The worldwide religious revival may be a reaction to the disenchantment of the world. Sven-Eric Liedman looks at the possibility of an enchanted materialism, in Eurozine:
The untarnished optimism for progress has demanded, as we have witnessed, that all of life’s and society’s integral components be ingested into the same process. In effect, that construction proved early on to not hold water. Nazi Germany and The Soviet Union managed to combine stern dictatorship with economic, technological, and scientific progress. The People’s Republic of China embodies a ready example of the same thing today.

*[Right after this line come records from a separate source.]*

## config.mk

```make
export PLATFORM = sky130hd
export DESIGN_NAME = mem_arbiter_flat
export DESIGN_NICKNAME = d
export VERILOG_FILES = /design/src/rtl/mem_arbiter_pkg.sv /design/src/rtl/mem_arbiter_if.sv /design/src/rtl/mem_arbiter.sv /design/src/flat_wrapper.sv
export SDC_FILE = /design/constraint.sdc
export NUM_CORES = 1
export LEC_CHECK = 0
export CAP_MARGIN = 10
export CORE_AREA = 2 2 104 106
export CTS_BUF_LIST = sky130_fd_sc_hd__clkbuf_8
export DETAILED_ROUTE_END_ITERATION = 10
export DIE_AREA = 0 0 106 108
export MAX_ROUTING_LAYER = met4
export PLACE_DENSITY = 0.72
export SLEW_MARGIN = 20
export SYNTH_ARGS = -nofsm -noshare
export SYNTH_HDL_FRONTEND = slang
export SYNTH_SLANG_ARGS = --single-unit
```

## constraint.sdc

```tcl
create_clock -name CLK -period 1.8 [get_ports CLK]
set_clock_uncertainty 0.15 [all_clocks]
set_input_delay 0.36 -clock CLK [delete_from_list [all_inputs] [get_ports CLK]]
set_output_delay 0.36 -clock CLK [all_outputs]
set_load 0.02 [all_outputs]
```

Thus, the great development project that the Enlightenment philosophers once launched does not appear to be cast in a single slab. One might say that contains a hard component – the hard enlightenment – consisting of science (at least the exact one), technology, the economy, and modern rational administration; these elements are indeed closely connected. In these fields, the development process has persisted. For us, it goes without saying that today’s computers are better than yesterday’s, but that they will be surpassed by tomorrow’s. Each research grant is more or less expected to render a significant scientific breakthrough. Economists take for granted that a country’s GNP will grow each year. If it does not, something must be wrong.
Within this hard enlightenment, when considered singularly, the enchantment of modernity remains; that which cannot be solved today can be solved tomorrow.
But there are also the soft parts to development, where no advances can be taken for granted or considered natural.